Statistical analysis

Categorical variables were expressed as the count of subjects (percentage). Continuous data was presented as the mean ± standard deviation (SD) or the median with interquartile ranges, depending on the distribution of the data. The Chi-square test was employed to compare categorical data. Continuous variables were assessed utilizing one-way analysis of variance (ANOVA). The Wilcoxon test was utilized for non-parametric data. A multivariable logistic regression analysis was performed to assess the independent relationship between intracranial atherosclerotic stenosis (ICAS) and various risk factors. Due to the binary nature of the outcome variable, results are presented as odds ratios (ORs) along with their respective 95% confidence intervals (CIs). Receiver operating characteristic (ROC) curve analysis was conducted to evaluate the diagnostic accuracy of hs-CRP in ICAS. The discriminatory capacity of hs-CRP was assessed through the area under the curve (AUC), with elevated values signifying enhanced diagnostic efficacy. Sensitivity, specificity, and the optimal cut-off point were established utilizing Youden’s index to enhance overall diagnostic efficacy. A p-value of less than 0.05 was deemed the criterion for statistical significance.

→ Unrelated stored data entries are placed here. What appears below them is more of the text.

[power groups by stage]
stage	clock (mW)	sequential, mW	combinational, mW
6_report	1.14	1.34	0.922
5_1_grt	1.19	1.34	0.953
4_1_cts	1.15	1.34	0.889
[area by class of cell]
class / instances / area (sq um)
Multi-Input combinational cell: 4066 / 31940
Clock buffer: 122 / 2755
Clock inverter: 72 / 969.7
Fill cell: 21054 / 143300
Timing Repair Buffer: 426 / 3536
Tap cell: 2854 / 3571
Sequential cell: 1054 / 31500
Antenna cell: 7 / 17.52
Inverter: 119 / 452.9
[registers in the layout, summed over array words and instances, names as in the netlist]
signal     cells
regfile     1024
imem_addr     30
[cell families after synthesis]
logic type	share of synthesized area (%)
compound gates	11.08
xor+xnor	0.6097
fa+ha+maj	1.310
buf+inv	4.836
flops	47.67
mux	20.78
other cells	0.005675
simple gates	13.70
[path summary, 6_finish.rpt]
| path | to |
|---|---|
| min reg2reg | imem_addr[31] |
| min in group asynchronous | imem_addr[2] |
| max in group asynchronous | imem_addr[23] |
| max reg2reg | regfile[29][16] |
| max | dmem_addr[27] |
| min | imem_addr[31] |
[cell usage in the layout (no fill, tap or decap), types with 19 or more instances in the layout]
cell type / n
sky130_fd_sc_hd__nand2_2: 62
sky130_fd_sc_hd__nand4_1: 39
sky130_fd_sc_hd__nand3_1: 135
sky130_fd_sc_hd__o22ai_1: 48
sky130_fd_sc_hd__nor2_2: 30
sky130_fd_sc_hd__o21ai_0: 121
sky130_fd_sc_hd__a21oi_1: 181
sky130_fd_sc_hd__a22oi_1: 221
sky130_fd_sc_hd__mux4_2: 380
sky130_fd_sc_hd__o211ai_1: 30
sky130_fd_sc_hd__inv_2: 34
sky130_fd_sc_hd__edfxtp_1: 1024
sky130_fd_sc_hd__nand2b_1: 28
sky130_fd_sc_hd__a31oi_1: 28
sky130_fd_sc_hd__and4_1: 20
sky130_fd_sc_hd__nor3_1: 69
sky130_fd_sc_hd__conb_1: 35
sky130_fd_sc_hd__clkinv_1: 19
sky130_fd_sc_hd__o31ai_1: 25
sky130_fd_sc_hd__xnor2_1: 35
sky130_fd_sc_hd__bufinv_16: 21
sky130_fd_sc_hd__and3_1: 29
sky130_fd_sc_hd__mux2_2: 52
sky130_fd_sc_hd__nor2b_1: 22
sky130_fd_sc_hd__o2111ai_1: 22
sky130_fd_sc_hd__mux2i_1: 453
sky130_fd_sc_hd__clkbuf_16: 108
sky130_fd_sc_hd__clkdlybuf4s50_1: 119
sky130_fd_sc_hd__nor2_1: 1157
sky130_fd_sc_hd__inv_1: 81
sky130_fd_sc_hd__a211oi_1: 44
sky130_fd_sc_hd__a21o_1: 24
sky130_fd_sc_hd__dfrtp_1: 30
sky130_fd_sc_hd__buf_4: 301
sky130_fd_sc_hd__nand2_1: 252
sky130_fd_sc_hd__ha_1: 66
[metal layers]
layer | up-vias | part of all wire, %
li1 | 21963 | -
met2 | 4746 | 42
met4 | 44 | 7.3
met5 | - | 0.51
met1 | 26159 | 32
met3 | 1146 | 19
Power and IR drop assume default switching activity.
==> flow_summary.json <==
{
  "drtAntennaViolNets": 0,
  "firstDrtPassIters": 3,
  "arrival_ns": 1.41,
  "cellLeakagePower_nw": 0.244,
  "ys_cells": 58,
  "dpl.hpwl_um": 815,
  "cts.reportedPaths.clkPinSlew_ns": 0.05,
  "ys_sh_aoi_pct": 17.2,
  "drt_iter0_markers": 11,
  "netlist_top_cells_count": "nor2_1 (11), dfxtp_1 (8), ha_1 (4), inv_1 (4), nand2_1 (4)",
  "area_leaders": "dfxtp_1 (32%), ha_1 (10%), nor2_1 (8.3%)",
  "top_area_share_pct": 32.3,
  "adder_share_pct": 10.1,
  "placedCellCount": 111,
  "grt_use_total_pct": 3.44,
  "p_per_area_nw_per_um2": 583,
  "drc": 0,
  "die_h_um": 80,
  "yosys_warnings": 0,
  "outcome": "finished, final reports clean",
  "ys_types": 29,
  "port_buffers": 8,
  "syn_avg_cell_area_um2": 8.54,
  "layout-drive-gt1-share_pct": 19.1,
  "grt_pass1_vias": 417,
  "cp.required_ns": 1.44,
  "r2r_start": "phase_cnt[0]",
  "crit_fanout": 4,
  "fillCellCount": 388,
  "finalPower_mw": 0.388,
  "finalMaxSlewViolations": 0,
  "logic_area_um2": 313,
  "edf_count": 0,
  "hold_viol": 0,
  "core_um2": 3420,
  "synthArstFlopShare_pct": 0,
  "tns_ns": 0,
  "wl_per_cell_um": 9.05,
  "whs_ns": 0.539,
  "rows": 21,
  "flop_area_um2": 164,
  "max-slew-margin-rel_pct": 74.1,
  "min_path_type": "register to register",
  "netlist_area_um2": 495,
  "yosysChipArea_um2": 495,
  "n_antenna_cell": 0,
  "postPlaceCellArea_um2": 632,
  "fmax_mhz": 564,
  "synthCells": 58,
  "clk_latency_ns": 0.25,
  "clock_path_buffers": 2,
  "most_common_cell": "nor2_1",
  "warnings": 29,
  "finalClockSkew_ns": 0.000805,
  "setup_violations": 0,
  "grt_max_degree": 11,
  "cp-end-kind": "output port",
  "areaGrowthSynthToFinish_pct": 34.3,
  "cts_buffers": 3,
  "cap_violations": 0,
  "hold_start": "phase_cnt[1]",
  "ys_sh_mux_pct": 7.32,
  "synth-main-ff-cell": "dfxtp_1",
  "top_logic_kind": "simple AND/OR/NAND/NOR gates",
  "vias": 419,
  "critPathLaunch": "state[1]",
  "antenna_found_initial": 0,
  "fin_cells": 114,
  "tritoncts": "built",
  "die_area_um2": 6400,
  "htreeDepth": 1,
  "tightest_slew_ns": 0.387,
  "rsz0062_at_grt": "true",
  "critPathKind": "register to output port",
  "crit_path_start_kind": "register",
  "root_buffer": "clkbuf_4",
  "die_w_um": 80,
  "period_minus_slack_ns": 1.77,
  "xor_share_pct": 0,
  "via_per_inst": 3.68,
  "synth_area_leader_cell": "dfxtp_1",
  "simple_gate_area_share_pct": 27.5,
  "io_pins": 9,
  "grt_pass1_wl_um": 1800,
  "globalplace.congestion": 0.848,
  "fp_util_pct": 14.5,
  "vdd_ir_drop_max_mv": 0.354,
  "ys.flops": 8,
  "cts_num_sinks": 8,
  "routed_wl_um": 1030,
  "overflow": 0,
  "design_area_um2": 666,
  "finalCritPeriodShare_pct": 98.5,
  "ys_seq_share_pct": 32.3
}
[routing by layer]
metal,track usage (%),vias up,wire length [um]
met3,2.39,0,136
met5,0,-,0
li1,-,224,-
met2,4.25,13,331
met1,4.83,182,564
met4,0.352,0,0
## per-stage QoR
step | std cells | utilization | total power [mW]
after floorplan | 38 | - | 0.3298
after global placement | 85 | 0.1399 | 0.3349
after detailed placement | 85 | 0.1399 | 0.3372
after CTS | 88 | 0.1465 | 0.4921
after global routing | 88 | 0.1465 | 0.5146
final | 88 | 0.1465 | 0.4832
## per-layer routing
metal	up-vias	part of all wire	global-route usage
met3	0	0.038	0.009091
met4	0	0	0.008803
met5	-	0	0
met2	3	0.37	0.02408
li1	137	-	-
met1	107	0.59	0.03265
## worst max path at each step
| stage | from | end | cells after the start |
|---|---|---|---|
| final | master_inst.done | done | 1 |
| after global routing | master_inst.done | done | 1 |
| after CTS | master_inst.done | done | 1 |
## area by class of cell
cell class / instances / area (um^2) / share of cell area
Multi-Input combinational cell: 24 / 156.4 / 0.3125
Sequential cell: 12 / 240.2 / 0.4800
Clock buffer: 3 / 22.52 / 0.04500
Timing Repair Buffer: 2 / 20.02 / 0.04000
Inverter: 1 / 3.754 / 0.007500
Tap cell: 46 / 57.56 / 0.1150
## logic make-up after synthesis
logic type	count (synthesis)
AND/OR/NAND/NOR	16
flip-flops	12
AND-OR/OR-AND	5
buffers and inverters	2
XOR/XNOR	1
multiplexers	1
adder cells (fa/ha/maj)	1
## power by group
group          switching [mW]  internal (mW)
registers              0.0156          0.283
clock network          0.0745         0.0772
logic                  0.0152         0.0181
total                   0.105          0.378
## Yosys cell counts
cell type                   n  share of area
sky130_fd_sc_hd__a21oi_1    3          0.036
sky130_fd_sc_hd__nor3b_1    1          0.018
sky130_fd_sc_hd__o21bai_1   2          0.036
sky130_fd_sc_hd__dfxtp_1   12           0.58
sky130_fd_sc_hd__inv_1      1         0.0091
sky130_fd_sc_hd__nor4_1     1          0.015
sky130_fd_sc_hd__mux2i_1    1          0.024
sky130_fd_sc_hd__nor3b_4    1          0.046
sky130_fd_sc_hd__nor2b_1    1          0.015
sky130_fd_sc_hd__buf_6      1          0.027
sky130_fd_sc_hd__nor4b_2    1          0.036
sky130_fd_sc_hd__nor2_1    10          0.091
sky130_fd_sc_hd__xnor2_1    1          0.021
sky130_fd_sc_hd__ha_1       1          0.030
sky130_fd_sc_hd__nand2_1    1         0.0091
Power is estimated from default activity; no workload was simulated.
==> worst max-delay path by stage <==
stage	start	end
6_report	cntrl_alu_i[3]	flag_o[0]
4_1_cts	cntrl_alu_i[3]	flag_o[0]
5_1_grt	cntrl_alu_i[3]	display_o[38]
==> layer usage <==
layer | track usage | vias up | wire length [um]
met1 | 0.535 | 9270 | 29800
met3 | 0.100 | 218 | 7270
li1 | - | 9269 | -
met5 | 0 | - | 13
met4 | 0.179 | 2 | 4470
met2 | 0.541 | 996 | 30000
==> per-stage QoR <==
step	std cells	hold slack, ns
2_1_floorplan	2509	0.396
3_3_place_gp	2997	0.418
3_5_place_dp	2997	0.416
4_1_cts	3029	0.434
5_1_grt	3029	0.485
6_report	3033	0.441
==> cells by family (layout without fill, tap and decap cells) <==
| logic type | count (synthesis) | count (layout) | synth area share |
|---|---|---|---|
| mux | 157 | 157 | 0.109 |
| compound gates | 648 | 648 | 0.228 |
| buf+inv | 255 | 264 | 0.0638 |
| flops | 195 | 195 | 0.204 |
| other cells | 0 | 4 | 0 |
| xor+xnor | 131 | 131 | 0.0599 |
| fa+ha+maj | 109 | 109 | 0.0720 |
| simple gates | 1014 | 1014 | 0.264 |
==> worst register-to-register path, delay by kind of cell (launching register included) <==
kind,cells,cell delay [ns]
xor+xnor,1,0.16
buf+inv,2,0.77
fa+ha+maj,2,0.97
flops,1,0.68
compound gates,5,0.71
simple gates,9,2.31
===== /design/flow/config.mk =====
export PLATFORM = sky130hd
export DESIGN_NAME = Multi7
export DESIGN_NICKNAME = Multi7
export VERILOG_FILES = /design/flow/design.v
export SDC_FILE = /design/flow/constraint.sdc
export NUM_CORES = 4
export LEC_CHECK = 1
export CORE_UTILIZATION = 30

===== /design/flow/constraint.sdc =====
current_design Multi7

set clk_period 2.6
set clk_io_pct 0.2

create_clock -name clk0 -period $clk_period [get_ports {i_clk}]

set non_clock_inputs [all_inputs -no_clocks]
set_input_delay [expr $clk_period * $clk_io_pct] -clock clk0 $non_clock_inputs
set_output_delay [expr $clk_period * $clk_io_pct] -clock clk0 [all_outputs]

===== /design/flow/design.v =====
module Multi7 #(
    parameter DISPLAYS = 4,
    parameter FREQ = 27_000_000,
    parameter DELAY_US = 5000,
    parameter integer DELAY = FREQ * (DELAY_US / 1_000_000.0),
    parameter ENABLE_HEX = 1,
    parameter ENABLE_CUSTOM = 0
) (
    i_clk,
    i_hex,
    i_custom,
    i_mode,      
    o_segments_drive,
    o_displays_neg
);
    localparam d_0 = 7'b1111110;
    localparam d_1 = 7'b0110000;
    localparam d_2 = 7'b1101101;
    localparam d_3 = 7'b1111001;
    localparam d_4 = 7'b0110011;
    localparam d_5 = 7'b1011011;
    localparam d_6 = 7'b1011111;
    localparam d_7 = 7'b1110000;
    localparam d_8 = 7'b1111111;
    localparam d_9 = 7'b1111011;
    localparam d_a = 7'b1110111;
    localparam d_b = 7'b0011111;
    localparam d_c = 7'b1001110;
    localparam d_d = 7'b0111101;
    localparam d_e = 7'b1001111;
    localparam d_f = 7'b1000111;
    input i_clk, i_mode;
    input [(ENABLE_HEX * (DISPLAYS*4-1)):0] i_hex;
    input [(ENABLE_CUSTOM * (DISPLAYS*7-1)):0] i_custom;
    output [6:0] o_segments_drive;
    output [(DISPLAYS-1):0] o_displays_neg;
    reg [$clog2(DELAY):0] r_tick = 0;
    reg [(DISPLAYS*7-1):0] r_hex_state;
    reg [$clog2(DISPLAYS):0] r_display_select = 0;
    reg [(DISPLAYS-1):0] r_displays_neg = ~1;
    reg [6:0] r_display_output;
    assign o_segments_drive = r_display_output;
    assign o_displays_neg = r_displays_neg;
    always @(posedge i_clk) begin
        if (r_tick == DELAY - 1) begin
            r_tick <= 0;
            r_displays_neg <= (r_displays_neg << 1) | r_displays_neg[DISPLAYS-1];
            if (r_display_select == DISPLAYS - 1) begin
                r_display_select <= 0;
            end else begin
                r_display_select <= r_display_select + 1;
            end
        end else begin
            r_tick <= r_tick + 1;
        end
    end
    generate
        if (ENABLE_HEX) begin
            for (genvar i = 0; i < DISPLAYS; i = i + 1) begin
                localparam TOP = i * 4 + 4 - 1;
                localparam BOTTOM = i * 4;
                localparam G = i * 7 + 7 - 1;
                localparam A = i * 7;
                always @(i_hex[(TOP):(BOTTOM)]) begin
                    case (i_hex[(TOP):(BOTTOM)])
                        4'h0: r_hex_state[G:A] <= d_0;
                        4'h1: r_hex_state[G:A] <= d_1;
                        4'h2: r_hex_state[G:A] <= d_2;
                        4'h3: r_hex_state[G:A] <= d_3;
                        4'h4: r_hex_state[G:A] <= d_4;
                        4'h5: r_hex_state[G:A] <= d_5;
                        4'h6: r_hex_state[G:A] <= d_6;
                        4'h7: r_hex_state[G:A] <= d_7;
                        4'h8: r_hex_state[G:A] <= d_8;
                        4'h9: r_hex_state[G:A] <= d_9;
                        4'hA: r_hex_state[G:A] <= d_a;
                        4'hB: r_hex_state[G:A] <= d_b;
                        4'hC: r_hex_state[G:A] <= d_c;
                        4'hD: r_hex_state[G:A] <= d_d;
                        4'hE: r_hex_state[G:A] <= d_e;
                        4'hF: r_hex_state[G:A] <= d_f;
                    endcase
                end
            end
        end
    endgenerate
    generate
        if (ENABLE_HEX && ENABLE_CUSTOM) begin
            always @(r_hex_state or i_custom or i_mode or r_display_select)
                r_display_output <= (i_mode ? i_custom : r_hex_state) >> (r_display_select * 7);
        end else if (ENABLE_HEX) begin
            always @(r_hex_state or r_display_select)
                r_display_output <= r_hex_state >> (r_display_select * 7);
        end else if (ENABLE_CUSTOM) begin
            always @(i_custom or r_display_select)
                r_display_output <= i_custom >> (r_display_select * 7);
        end
    endgenerate
endmodule

===== /design/flow/run.sh =====
#!/bin/bash
# OpenROAD 26Q1-2900-gdf79404cd8, Yosys 0.63+post, stock flow scripts
make -C /OpenROAD-flow-scripts/flow DESIGN_CONFIG=/design/flow/config.mk WORK_HOME=/design/flow/orfs finish

==> summary.txt <==
The flow run is done. The flow ran to the end, and the final reports show no timing, DRC or antenna violations. In this run the number of H-tree levels came out at 1. Overflow left after global routing landed at 0. TritonCTS built the clock tree. The initialized floorplan defines 30 standard-cell rows.

Input and output buffers added on the ports amount to 27. The number of hold buffers added after CTS was 0. Number of unique standard cell types used by synthesis landed at around 46. The final timing report derives a shortest allowable period of 2.55 ns.

Utilization after layout landed at around 45%. Per the detail_route report, DRC violations left total 0. Detailed placement finished with a half-perimeter wire length of approximately 3.7 mm. The most critical setup path has its startpoint at i_hex[5]. For this run the top cell type by instance count after synthesis was sky130_fd_sc_hd__nor2_1. At the worst endpoint, the required time is 2.08 ns. Between the synthesized netlist and the finished layout, the area growth was recorded as 40.7%.

Across every metal layer, demand over resource in global routing totals 13.3%. The number of global-route vias before repair came to 1786. The endpoint of the worst hold path is reported as r_tick[0].

Per the CTS log, the buffer count on the longest clock path is 2. In this run the critical register-to-register path is launched from r_tick[0]. For the final routed database, the setup TNS stands at 0 ns.

After layout, the setup clock skew is reported as 0.00146 ns. The first global-routing pass estimated 8.18 mm of wire. Share of the core filled by cells before placement landed at a little under a third. Warning total across the stage logs landed at 49. For flop-to-flop paths, the worst setup slack is 0.91 ns.

Post-detailed-placement cell area landed at 2920 um2. Number of warning messages in the yosys log landed at 2. The commonest register cell is sky130_fd_sc_hd__dfxtp_1.

Summing over every cut layer, the via total after detailed routing is 1976. Register share after synthesis landed at 26.6%. The synthesized design contains 7 enable-type register cells. Chip area line of the yosys report landed at 2220 um2. The final timing report lists a max-slew violation count of 0. STA classifies the critical path endpoint as a primary output. Post-CTS clock slew at the launch and capture registers of the worst setup and hold paths landed at 0.08 ns. Number of antenna diodes landed at 0. The report puts the cell count of the worst reg-to-reg path at 6. The number of antenna violations at the first check in global routing was 0. In the setup report, the worst path falls into the class in2out.

Post-route antenna net violation count landed at 0. Fraction of post-synthesis cell area in the top cell type by area landed at 17.2%. Overall die width landed at 88.0 um. The min-delay analysis places its worst path in the category reg2reg. Fill cell total of the finished layout landed at 667.

Per the final layout report, the fraction of cells sized above drive strength 1 comes to between 30% and 40%. In this run the worst path has a maximum fanout of 5. The flow reports an fmax of 392 MHz. The worst setup path is launched from an input pin. Number of top-level pins landed at 30. Number of setup violations in the final report landed at 0. Detailed-route iteration 0 reported a violation count of 74. Die area landed at between 7000 and 8000 um2.

Count of instantiated cells in the yosys netlist landed at 246. The power report puts the leakage power at 0.00139 uW. The script computed a power per unit cell area of 297 nW/um2. Sink count of the clock tree landed at 26. Worst setup slack after layout landed at between 0.05 and 0.06 ns.

Sorting the Yosys area breakdown by cell type puts at the top sky130_fd_sc_hd__dfxtp_1. Number of instances on the worst hold path landed at 1. TritonRoute output was used to compute an average wire per cell of 11.7 um. After synthesis the cells add up to ~2200 um2. Largest net degree at the start of global routing landed at 18. For the worst min-delay path, the startpoint reported by OpenROAD is r_tick[0]. The CTS report gives the tree buffer count as 3. In this run the vertical extent of the chip is 88.0 um.

The tree is rooted in a sky130_fd_sc_hd__clkbuf_8. Across the VDD grid, the largest voltage drop is 529 uV. Detail-routed via count per cell landed at 4.78. Power comes to 926 uW. Per the post-place timing report, worst setup slack is -0.838 ns.

Setup repair after global routing could not meet its margin everywhere. Synthesized netlist cell count landed at 246. Yosys reports that the most numerous cell types are sky130_fd_sc_hd__nor2_1, sky130_fd_sc_hd__ha_1, sky130_fd_sc_hd__dfxtp_1. The final hold violation count recorded for this run is 0. Total routed wirelength landed at 4.84 mm. In this run, synthesis produced a sequential element count of 26. Fraction of the cycle the final worst path needs landed at between 90 and 100%.

Per-instance average area after synthesis landed at 9.01 um2. Global placer's final weighted congestion landed at roughly 0.86. Design area landed at 3120 um2. Clock latency on the worst-skew pair, taken at its later pin, is about 0.26 ns. By area the synthesized netlist is led by sky130_fd_sc_hd__dfxtp_1, sky130_fd_sc_hd__ha_1, sky130_fd_sc_hd__edfxtp_1, sky130_fd_sc_hd__mux4_2, sky130_fd_sc_hd__nor2_1. For the worst reg-to-reg path, the endpoint reported by OpenROAD is r_tick[18]. According to the floorplan report, the placeable core area is 6980 um2. Across the run, the number of max-cap violations was 0. For the pin with the worst max-slew slack, the measured transition is around 0.53 ns. Yosys reported that registers with async set or reset make up 0%. Signal arrival time at the worst endpoint landed at around 2 ns.

For this run, the detailed router's first-pass iteration total came to 4. Relative max-transition margin landed at between 60% and 70%.
==> power breakdown <==
| group | internal [uW] | leakage [uW] | total [uW] | switching (uW) |
|---|---|---|---|---|
| combinational | 143 | 0.00112 | 261 | 118 |
| clock | 135 | 0.0000288 | 253 | 118 |
| sequential | 413 | 0.000234 | 413 | 0 |
| total | 690 | 0.00139 | 926 | 236 |
==> cell families after synthesis <==
kind of cell / count (synthesis) / synth area share (%)
compound gates: 46 / 15.6
simple gates: 89 / 21.9
fa+ha+maj: 27 / 15.2
xor+xnor: 15 / 5.93
buf+inv: 29 / 5.47
mux: 14 / 9.26
flops: 26 / 26.6
==> per-stage QoR <==
stage          instances  hold WS, ns
3_3_place_gp         405        0.431
6_report             413        0.453
2_1_floorplan        246        0.400
5_1_grt              413        0.477
3_5_place_dp         405        0.438
4_1_cts              413        0.461
==> final cells by class <==
type	count	area, um2	share of cell area, %
Sequential cell	26	591	18.9
Clock buffer	4	55.1	1.76
Tap cell	96	120	3.85
Inverter	15	56.3	1.80
Timing Repair Buffer	81	629	20.2
Multi-Input combinational cell	191	1670	53.5
==> sequential cells by signal (all words and copies together) (netlist names) <==
register	count
r_display_select	3
r_tick	19
r_displays_neg	4
==> repair_timing <==
item / 4_1_cts / 5_1_grt
buffers inserted: 4 / 0
resized: 82 / 23
pin swaps: 22 / 3
setup endpoints to repair: 7 / 6
==> layout by cell type (no fill, tap or decap), drive strengths merged, types with 4 or more instances in the layout <==
cell type      synthesis  layout
clkdlybuf4s50          0       5
a211oi                11      11
clkbuf                 9      12
o21ai                  6       6
dfxtp                 19      19
a221oi                 4       4
and3                   4       4
xor2                  10      10
mux2i                  7       7
o32ai                  4       4
ha                    27      27
edfxtp                 7       7
mux4                   5       5
dlygate4sd2            0       8
nor3                   7       7
nor2                  29      29
buf                    5      60
a31oi                  4       4
nand2                 17      17
nor2b                 10      10
inv                   15      15
xnor2                  5       5
nand3                  5       5
==> worst max-delay path by stage <==
stage	endpoint	cells past startpoint
after global routing	o_segments_drive[3]	8
after CTS	o_segments_drive[3]	7
final	o_segments_drive[3]	7
==> worst max-delay path: stages <==
cell                       delay [ns]
sky130_fd_sc_hd__clkbuf_2        0.10
sky130_fd_sc_hd__buf_4           0.15
sky130_fd_sc_hd__ha_1            0.21
sky130_fd_sc_hd__mux4_2          0.45
sky130_fd_sc_hd__mux2_4          0.29
sky130_fd_sc_hd__a211oi_2        0.19
sky130_fd_sc_hd__buf_2           0.12
==> metal layers <==
layer,wire length [um],up-vias,global-route usage [%]
met1,2600,910,22.5
met2,1980,35,19.6
met4,19,0,0.596
met3,234,2,1.34
li1,-,1029,-
met5,0,-,0
No activity file was given, so power comes from the tool's default toggle rates.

All statistical analyses were performed using SPSS version 20.0. Before data collection, a sample size calculation was conducted utilizing an ANOVA model to guarantee sufficient statistical power for identifying significant associations.

Results

Of 298 consecutive elderly patients admitted with acute cerebral infarction, 95 were excluded based on the study criteria (Fig. 1). A total of 203 elderly patients, with a mean age of 72.62 ± 5.46 years and a male predominance of 61.1%, were included in the study. Among these, 60 patients (29.56%) were classified as having no arterial stenosis (NOAS), 73 (35.96%) as having intracranial atherosclerotic stenosis (ICAS), 47 (23.15%) as having both intracranial and extracranial atherosclerotic stenosis (IEAS), and 23 (11.33%) as having extracranial atherosclerotic stenosis (ECAS). Table 1 outlines the clinical characteristics of these four groups.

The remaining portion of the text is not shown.